O plano do presidente dos EUA, Donald Trump, de assumir o controle da indústria petrolífera da Venezuela e pedir a empresas americanas que a revitalizem após a captura do presidente venezuelano Nicolás Maduro pode enfrentar dificuldades e pode levar anos e grandes investimentos até que a produção possa aumentar drasticamente.
“Embora muitos estejam relatando que a infraestrutura petrolífera da Venezuela não foi afetada pelas ações militares dos EUA, ela vem se deteriorando há muitos anos e levará tempo para ser reconstruída”, avalia Patrick De Haan, analista-chefe de petróleo da GasBuddy, empresa que monitora os preços da gasolina.
Por outro lado, a incerteza se concentra na posição das companhias petrolíferas americanas, já que elas devem buscar um regime estável no país antes de estarem dispostas a investir de maneira significativa. No sábado, o cenário político se mostrou incerto: Trump afirmou que os EUA estão no comando da Venezuela, enquanto a atual vice-presidente venezuelana, Delcy Rodríguez, disse que Maduro deveria ser restaurado ao poder.

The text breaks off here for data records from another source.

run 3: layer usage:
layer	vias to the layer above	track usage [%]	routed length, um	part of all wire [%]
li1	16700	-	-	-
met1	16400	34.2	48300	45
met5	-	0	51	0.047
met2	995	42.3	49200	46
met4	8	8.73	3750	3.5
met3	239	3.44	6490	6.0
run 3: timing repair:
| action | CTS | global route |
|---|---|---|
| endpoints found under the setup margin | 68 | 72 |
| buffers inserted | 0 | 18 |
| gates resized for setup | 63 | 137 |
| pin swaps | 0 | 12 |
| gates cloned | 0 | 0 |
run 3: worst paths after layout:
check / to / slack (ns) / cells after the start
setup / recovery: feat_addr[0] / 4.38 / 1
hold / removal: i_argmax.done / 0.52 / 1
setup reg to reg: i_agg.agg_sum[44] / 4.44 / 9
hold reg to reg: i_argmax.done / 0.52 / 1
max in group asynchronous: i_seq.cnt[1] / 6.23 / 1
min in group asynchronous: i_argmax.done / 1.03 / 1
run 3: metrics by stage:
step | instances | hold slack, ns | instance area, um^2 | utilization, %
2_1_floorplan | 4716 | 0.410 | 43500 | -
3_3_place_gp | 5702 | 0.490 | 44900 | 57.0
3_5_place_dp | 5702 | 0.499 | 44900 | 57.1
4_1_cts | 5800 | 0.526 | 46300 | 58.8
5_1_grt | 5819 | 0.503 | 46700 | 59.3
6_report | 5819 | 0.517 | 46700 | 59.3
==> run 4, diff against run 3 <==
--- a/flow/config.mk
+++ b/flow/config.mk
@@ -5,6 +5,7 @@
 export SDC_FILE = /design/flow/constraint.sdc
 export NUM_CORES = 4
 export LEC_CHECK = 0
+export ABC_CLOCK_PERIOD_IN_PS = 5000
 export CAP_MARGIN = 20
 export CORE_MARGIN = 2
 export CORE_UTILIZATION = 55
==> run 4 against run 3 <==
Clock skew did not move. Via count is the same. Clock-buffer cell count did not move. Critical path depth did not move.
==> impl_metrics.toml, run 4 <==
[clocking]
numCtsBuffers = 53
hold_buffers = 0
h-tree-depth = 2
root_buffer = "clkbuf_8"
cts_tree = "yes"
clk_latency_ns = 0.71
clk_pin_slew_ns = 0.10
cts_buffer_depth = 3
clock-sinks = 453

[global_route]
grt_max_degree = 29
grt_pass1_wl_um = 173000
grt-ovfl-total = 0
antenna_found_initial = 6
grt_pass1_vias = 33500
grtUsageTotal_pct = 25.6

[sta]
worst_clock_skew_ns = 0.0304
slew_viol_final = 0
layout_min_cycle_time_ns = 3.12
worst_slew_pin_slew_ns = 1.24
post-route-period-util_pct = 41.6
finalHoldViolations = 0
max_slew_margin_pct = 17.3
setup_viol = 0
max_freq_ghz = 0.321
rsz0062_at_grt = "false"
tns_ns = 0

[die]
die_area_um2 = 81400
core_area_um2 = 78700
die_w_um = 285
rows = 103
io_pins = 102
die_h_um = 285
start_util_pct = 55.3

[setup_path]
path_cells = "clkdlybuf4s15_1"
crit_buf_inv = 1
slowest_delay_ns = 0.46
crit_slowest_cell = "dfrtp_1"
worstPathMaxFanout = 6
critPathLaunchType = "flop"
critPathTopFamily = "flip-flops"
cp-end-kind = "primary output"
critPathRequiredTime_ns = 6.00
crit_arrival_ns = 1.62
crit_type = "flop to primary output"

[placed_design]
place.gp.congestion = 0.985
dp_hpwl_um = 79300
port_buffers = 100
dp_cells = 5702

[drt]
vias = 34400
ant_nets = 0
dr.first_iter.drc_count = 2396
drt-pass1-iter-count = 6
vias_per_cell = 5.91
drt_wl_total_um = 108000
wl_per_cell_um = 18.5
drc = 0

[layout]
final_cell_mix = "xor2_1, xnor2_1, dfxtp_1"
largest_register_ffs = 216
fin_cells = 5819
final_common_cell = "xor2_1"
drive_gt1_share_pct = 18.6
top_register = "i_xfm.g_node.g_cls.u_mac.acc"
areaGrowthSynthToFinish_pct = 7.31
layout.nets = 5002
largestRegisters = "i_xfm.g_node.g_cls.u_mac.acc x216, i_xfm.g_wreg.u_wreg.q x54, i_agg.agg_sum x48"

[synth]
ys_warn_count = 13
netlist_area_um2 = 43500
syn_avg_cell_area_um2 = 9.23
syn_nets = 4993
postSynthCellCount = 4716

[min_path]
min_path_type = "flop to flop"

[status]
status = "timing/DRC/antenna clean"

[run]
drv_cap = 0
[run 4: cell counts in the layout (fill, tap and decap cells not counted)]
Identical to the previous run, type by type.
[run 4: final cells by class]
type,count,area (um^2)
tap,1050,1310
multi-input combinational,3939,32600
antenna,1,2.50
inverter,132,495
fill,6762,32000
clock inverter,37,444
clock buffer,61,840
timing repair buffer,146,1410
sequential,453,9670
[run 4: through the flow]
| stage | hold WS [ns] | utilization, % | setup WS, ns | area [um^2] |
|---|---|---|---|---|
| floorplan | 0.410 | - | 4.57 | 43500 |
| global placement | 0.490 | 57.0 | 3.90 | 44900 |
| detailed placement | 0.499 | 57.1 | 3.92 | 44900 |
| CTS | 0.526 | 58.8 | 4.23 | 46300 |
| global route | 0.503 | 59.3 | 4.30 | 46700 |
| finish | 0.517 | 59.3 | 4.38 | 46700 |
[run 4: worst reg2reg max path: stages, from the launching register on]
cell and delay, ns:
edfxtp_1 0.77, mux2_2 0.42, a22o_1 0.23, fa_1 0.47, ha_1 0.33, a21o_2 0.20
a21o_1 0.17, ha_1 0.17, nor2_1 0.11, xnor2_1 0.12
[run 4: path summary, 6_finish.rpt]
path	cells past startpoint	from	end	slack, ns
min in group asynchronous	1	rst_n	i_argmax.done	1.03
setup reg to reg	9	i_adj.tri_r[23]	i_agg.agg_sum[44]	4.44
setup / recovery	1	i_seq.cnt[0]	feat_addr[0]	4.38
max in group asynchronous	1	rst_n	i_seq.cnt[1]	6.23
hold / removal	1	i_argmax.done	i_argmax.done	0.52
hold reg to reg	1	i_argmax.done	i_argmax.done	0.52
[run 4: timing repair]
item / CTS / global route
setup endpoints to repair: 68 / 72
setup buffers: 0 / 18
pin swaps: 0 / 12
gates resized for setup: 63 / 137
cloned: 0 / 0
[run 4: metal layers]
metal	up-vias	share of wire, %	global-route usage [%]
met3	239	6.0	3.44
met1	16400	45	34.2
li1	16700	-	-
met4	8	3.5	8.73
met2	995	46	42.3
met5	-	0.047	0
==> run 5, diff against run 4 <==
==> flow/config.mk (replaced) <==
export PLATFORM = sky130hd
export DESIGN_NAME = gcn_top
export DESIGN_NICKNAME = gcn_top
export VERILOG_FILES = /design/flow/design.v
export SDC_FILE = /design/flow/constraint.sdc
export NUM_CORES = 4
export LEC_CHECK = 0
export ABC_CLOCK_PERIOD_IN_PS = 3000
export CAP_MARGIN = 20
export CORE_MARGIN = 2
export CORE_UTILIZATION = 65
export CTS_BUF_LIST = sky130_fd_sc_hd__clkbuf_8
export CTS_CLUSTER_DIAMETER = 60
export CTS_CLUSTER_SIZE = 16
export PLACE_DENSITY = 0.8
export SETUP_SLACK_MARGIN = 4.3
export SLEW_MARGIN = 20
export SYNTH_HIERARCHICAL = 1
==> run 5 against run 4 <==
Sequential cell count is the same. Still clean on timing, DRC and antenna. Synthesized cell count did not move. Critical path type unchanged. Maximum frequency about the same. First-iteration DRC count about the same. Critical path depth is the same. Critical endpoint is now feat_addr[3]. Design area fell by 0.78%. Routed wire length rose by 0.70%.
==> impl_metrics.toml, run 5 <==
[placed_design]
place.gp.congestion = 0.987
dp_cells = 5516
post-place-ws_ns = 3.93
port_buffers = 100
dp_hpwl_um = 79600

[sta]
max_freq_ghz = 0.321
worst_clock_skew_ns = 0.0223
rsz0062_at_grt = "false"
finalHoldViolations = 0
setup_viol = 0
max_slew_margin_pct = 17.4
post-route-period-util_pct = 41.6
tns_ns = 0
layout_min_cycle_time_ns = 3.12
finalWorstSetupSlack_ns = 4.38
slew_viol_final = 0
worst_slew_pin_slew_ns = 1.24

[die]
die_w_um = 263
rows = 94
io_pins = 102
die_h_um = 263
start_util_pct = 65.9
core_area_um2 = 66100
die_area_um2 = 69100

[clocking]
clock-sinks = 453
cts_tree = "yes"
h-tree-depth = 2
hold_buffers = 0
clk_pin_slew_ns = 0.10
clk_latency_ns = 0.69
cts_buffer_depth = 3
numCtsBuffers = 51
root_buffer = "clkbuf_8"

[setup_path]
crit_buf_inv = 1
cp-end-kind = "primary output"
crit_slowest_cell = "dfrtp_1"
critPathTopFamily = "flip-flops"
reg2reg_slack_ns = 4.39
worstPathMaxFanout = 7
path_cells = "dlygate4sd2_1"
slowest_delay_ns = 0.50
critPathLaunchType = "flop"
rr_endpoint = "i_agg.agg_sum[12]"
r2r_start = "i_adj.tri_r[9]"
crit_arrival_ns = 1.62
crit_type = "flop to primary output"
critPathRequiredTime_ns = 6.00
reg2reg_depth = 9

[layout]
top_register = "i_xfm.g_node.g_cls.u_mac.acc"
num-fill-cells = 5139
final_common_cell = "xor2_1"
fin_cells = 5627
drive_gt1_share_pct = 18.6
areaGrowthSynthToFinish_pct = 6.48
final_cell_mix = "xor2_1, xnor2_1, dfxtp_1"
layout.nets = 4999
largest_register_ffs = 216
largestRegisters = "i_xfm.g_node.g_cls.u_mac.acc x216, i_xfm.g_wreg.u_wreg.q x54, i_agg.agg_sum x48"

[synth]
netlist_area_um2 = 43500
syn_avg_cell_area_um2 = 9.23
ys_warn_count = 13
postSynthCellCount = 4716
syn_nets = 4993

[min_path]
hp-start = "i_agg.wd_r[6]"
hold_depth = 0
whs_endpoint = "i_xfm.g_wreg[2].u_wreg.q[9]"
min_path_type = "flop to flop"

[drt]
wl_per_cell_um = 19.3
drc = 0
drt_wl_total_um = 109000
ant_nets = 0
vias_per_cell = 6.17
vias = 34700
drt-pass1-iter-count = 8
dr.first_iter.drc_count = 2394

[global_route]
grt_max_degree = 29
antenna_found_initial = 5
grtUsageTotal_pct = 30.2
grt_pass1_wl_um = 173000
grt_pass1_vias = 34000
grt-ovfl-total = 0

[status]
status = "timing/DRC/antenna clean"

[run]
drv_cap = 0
What follows belongs to an exercise in optimizing a design on an open flow for small area, a short achievable clock period and few clock cycles; a production flow would make more cautious choices.
RTL that was checked went through simulation tests only; none was proved equivalent to the original.
No activity file was given, so power comes from the tool's default toggle rates.

==> flow/design.v <==
package esd_pkg;
  localparam logic [1:0] KIND_CHAR  = 2'd0;
  localparam logic [1:0] KIND_SLICE = 2'd1;
  localparam logic [1:0] KIND_ERROR = 2'd2;
  localparam logic [1:0] KIND_DONE  = 2'd3;
  localparam logic [1:0] NUM_OCT = 2'd0;
  localparam logic [1:0] NUM_X   = 2'd1;
  localparam logic [1:0] NUM_U   = 2'd2;
endpackage
import esd_pkg::*;
module escape_sequence_decoder (
  input  logic        clk,
  input  logic        rst,
  input  logic        chars_valid,
  output logic        chars_ready,
  input  logic [15:0] chars_char_code,
  input  logic        chars_end_of_string,
  output logic        results_valid,
  input  logic        results_ready,
  output logic [1:0]  results_kind,
  output logic [15:0] results_out_char,
  output logic [15:0] results_slice_start,
  output logic [15:0] results_slice_length,
  output logic [2:0]  results_error_code,
  output logic        results_last,
  input  logic        cfg_valid,
  output logic        cfg_ready,
  input  logic        cfg_interpolation_enable
);
  logic        h_valid;
  logic [15:0] h_c;
  logic        h_eos;
  logic        k_bs, k_lb, k_rb, k_oct, k_hex, k_esc, k_enum, k_eu;
  logic        s_valid;
  logic [15:0] s_c;
  logic        s_eos;
  logic        interp;
  logic        m_nrm, m_esc, m_num, m_brc, m_err;
  logic        n_oct;
  logic [1:0]  n_rem;
  logic        n_seen;
  logic [15:0] nb;
  logic [15:0] pos;
  logic [15:0] blen;
  logic        r_valid;
  logic [1:0]  r_kind;
  logic [15:0] r_data;      
  logic [2:0]  r_err;       
  logic        r_slice;     
  logic        r_slice2;    
  logic        r_last;
  logic        p_char;      
  logic        p_slice;     
  logic        p_err;       
  logic [1:0]  p_code;
  logic        p_done;      
  assign cfg_ready = 1'b1;
  assign chars_ready = !s_valid;
  assign results_valid = r_valid;
  assign results_kind = r_kind;
  assign results_last = r_last;
  assign results_out_char = r_data;
  assign results_error_code = r_err;
  assign results_slice_start = r_slice ? nb : 16'd0;
  assign results_slice_length = r_slice2 ? blen : 16'd0;
  logic [3:0]  dig;
  logic        dg;
  logic [15:0] nshift;
  logic [15:0] pos1;
  logic [15:0] blen1;
  logic [15:0] map;
  logic        pend;
  logic        resume;
  logic        a_has, a_err;
  logic [15:0] a_data;
  logic [2:0]  a_code;
  logic        b_has, c_has, d_has;
  logic [1:0]  d_code;
  logic        zero;
  logic        to_esc, to_num, to_brc, to_err, to_nrm;
  always_comb begin
    if (!h_c[6]) begin
      dig = h_c[3:0];
    end else begin
      case (h_c[2:0])
        3'd1: dig = 4'd10;
        3'd2: dig = 4'd11;
        3'd3: dig = 4'd12;
        3'd4: dig = 4'd13;
        3'd5: dig = 4'd14;
        default: dig = 4'd15;
      endcase
    end
    dg = n_oct ? k_oct : k_hex;
    nshift = n_oct ? {nb[12:0], h_c[2:0]} : {nb[11:0], dig};
    for (int i = 0; i < 16; i++) begin
      pos1[i] = pos[i] ^ (&(pos | ~(16'hFFFF >> (16 - i)))) | (&pos);
      blen1[i] = blen[i] ^ (&(blen | ~(16'hFFFF >> (16 - i)))) | (&blen);
    end
    map = h_c;
    if (h_c[6:0] == 7'h74) map = 16'h0009;
    else if (h_c[6:0] == 7'h6E) map = 16'h000A;
    else if (h_c[6:0] == 7'h72) map = 16'h000D;
    pend = p_char || p_slice || p_err || p_done;
    resume = m_num && !dg && n_seen;
    a_has = m_nrm && !k_bs || m_esc && !k_enum ||
            m_num && (!dg || n_rem == 2'd0) || m_brc;
    a_err = m_esc && !k_esc && !k_enum || m_num && !dg && !n_seen ||
            m_num && dg && n_rem == 2'd0 && n_oct && nb[5];
    if (m_esc) a_data = map;
    else if (m_num && dg) a_data = nshift;
    else if (m_num) a_data = nb;
    else a_data = h_c;
    a_code = m_esc ? 3'd2 : (dg ? 3'd4 : 3'd3);
    b_has = resume && !k_bs;
    c_has = m_brc && k_rb;
    to_esc = (m_nrm || resume) && k_bs;
    to_brc = (m_nrm || resume) && k_lb && interp || m_brc && !k_rb;
    to_num = m_esc && k_enum || m_num && dg && n_rem != 2'd0;
    to_err = m_err || a_err;
    to_nrm = !(to_esc || to_brc || to_num || to_err);
    d_has = h_eos && (to_esc || to_num || to_brc);
    d_code = to_esc ? 2'd1 : (to_num ? 2'd3 : 2'd0);
    zero = !(a_has || h_eos);
  end
  logic r_free;
  logic consume;
  logic accept;
  logic emit_b;
  assign r_free = !r_valid || results_ready;
  assign consume = r_free && h_valid && (!pend || zero && !p_slice);
  assign accept = chars_valid && !s_valid;
  assign emit_b = r_free && p_char;
  logic [15:0] in_c;
  logic        in_hi0;
  logic        in_oct;
  assign in_c = s_valid ? s_c : chars_char_code;
  assign in_hi0 = (in_c[15:7] == 9'd0);
  assign in_oct = in_hi0 && in_c[6:3] == 4'b0110;
  always_ff @(posedge clk) begin
    if (rst) begin
      h_valid <= 1'b0;
      s_valid <= 1'b0;
    end else if (consume) begin
      h_valid <= s_valid | accept;
      s_valid <= 1'b0;
    end else if (accept) begin
      h_valid <= 1'b1;
      s_valid <= h_valid;
    end
  end
  always_ff @(posedge clk) begin
    if (consume || !h_valid) begin
      h_c <= in_c;
      h_eos <= s_valid ? s_eos : chars_end_of_string;
      k_bs <= in_hi0 && in_c[6:0] == 7'h5C;
      k_lb <= in_hi0 && in_c[6:0] == 7'h7B;
      k_rb <= in_hi0 && in_c[6:0] == 7'h7D;
      k_oct <= in_oct;
      k_hex <= in_hi0 && (in_c[6:4] == 3'b011 && (!in_c[3] || in_c[2:1] == 2'b00) ||
                          in_c[6] && in_c[4:3] == 2'b00 && in_c[2:0] != 3'd0 && in_c[2:0] != 3'd7);
      k_esc <= in_hi0 && (in_c[6:0] == 7'h74 || in_c[6:0] == 7'h6E || in_c[6:0] == 7'h72 ||
                          in_c[6:0] == 7'h22 || in_c[6:0] == 7'h27 || in_c[6:0] == 7'h7B ||
                          in_c[6:0] == 7'h5C);
      k_enum <= in_oct || in_hi0 && (in_c[6:0] == 7'h78 || in_c[6:0] == 7'h58 ||
                                     in_c[6:0] == 7'h75 || in_c[6:0] == 7'h55);
      k_eu <= in_c[6:0] == 7'h75 || in_c[6:0] == 7'h55;
    end
    if (!s_valid) begin
      s_c <= chars_char_code;
      s_eos <= chars_end_of_string;
    end
  end
  always_ff @(posedge clk) begin
    if (rst) begin
      interp <= 1'b0;
    end else if (cfg_valid) begin
      interp <= cfg_interpolation_enable;
    end
  end
  always_ff @(posedge clk) begin
    if (rst) begin
      m_nrm <= 1'b1;
      m_esc <= 1'b0;
      m_num <= 1'b0;
      m_brc <= 1'b0;
      m_err <= 1'b0;
    end else if (consume) begin
      m_nrm <= to_nrm || h_eos;
      m_esc <= to_esc && !h_eos;
      m_num <= to_num && !h_eos;
      m_brc <= to_brc && !h_eos;
      m_err <= to_err && !h_eos;
    end
  end
  always_ff @(posedge clk) begin
    if (rst) begin
      pos <= 16'd0;
    end else if (consume && (h_eos || a_has && !a_err) || emit_b && !p_done) begin
      pos <= (h_eos && !p_char) ? 16'd0 : pos1;
    end
  end
  always_ff @(posedge clk) begin
    if (consume && (m_esc || m_num)) begin
      n_oct <= m_esc ? k_oct : n_oct;
      n_rem <= m_esc ? (k_eu ? 2'd3 : 2'd1) : n_rem - 2'd1;
      n_seen <= m_esc ? k_oct : 1'b1;
    end
    if (consume) begin
      blen <= m_brc ? blen1 : 16'd1;
    end
  end
  always_ff @(posedge clk) begin
    if (p_char ? (r_free && m_brc) : (consume && !m_brc)) begin
      if (p_char || !(m_esc || m_num)) nb <= pos;
      else if (m_esc) nb <= {13'd0, k_oct ? h_c[2:0] : 3'd0};
      else if (dg) nb <= nshift;
      else nb <= h_c;
    end
  end
  logic        nx_valid;
  logic [1:0]  nx_kind;
  logic [15:0] nx_data;
  logic [2:0]  nx_err;
  logic        nx_slice;
  logic        nx_last;
  always_comb begin
    nx_valid = 1'b1;
    nx_kind = KIND_DONE;
    nx_data = 16'd0;
    nx_err = 3'd0;
    nx_slice = 1'b0;
    nx_last = 1'b1;
    if (p_char) begin
      nx_kind = KIND_CHAR;
      nx_data = nb;
      nx_last = !(p_err || p_done);
    end else if (p_slice) begin
      nx_kind = KIND_SLICE;
      nx_slice = 1'b1;
      nx_last = !(p_err || p_done);
    end else if (p_err) begin
      nx_kind = KIND_ERROR;
      nx_err = {1'b0, p_code};
      nx_last = 1'b0;
    end else if (p_done) begin
      nx_kind = KIND_DONE;
    end else if (!h_valid || zero) begin
      nx_valid = 1'b0;
    end else if (a_has && a_err) begin
      nx_kind = KIND_ERROR;
      nx_err = a_code;
      nx_last = !h_eos;
    end else if (a_has) begin
      nx_kind = KIND_CHAR;
      nx_data = a_data;
      nx_last = !(b_has || c_has || h_eos);
    end else if (d_has) begin
      nx_kind = KIND_ERROR;
      nx_err = {1'b0, d_code};
      nx_last = 1'b0;
    end
  end
  always_ff @(posedge clk) begin
    if (rst) begin
      r_valid <= 1'b0;
    end else if (r_free) begin
      r_valid <= nx_valid;
    end
  end
  always_ff @(posedge clk) begin
    if (rst) begin
      r_slice2 <= 1'b0;
    end else if (r_free) begin
      r_slice2 <= nx_slice;
    end
  end
  always_ff @(posedge clk) begin
    if (r_free) begin
      r_kind <= nx_kind;
      r_data <= nx_data;
      r_err <= nx_err;
      r_slice <= nx_slice;
      r_last <= nx_last;
    end
  end
  always_ff @(posedge clk) begin
    if (rst) begin
      p_char <= 1'b0;
      p_slice <= 1'b0;
      p_err <= 1'b0;
      p_done <= 1'b0;
    end else if (r_free) begin
      if (p_char) begin
        p_char <= 1'b0;
      end else if (p_slice) begin
        p_slice <= 1'b0;
      end else if (p_err) begin
        p_err <= 1'b0;
      end else if (p_done) begin
        p_done <= 1'b0;
      end else if (h_valid && !zero) begin
        if (a_has) begin
          p_char <= b_has;
          p_slice <= c_has;
          p_err <= d_has;
          p_done <= h_eos;
        end else begin
          p_done <= d_has;
        end
      end
    end
  end
  always_ff @(posedge clk) begin
    if (r_free && !pend) p_code <= d_code;
  end
endmodule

Mais de 24 horas após a ofensiva de Washington em território sul-americana, as principais empresas americanas do setor não se pronunciaram sobre a situação. Segundo o britânico The Guardian, a ExxonMobil recusou pedidos de comentários, enquanto a ConocoPhillips mencionou que “é prematuro especular sobre quaisquer atividades comerciais ou investimentos futuros”. A Chevron, única empresa americana que segue operando na Venezuela, mencionou que “continua focada na segurança e no bem-estar de seus funcionários, bem como na integridade de seus ativos”.
Na avaliação do analista sênior de mercado do Price Futures Group, Phil Flynn, caso os EUA demonstrem que conseguirão colocar em prática seu plano para a Venezuela, pode haver “muito otimismo” de que as empresas de energia americanas entrem e revitalizem a indústria petrolífera venezuelana rapidamente.
“Se a Venezuela conseguir se tornar uma potência na produção de petróleo, isso pode consolidar preços mais baixos a longo prazo e pressionar ainda mais a Rússia”, ponderou.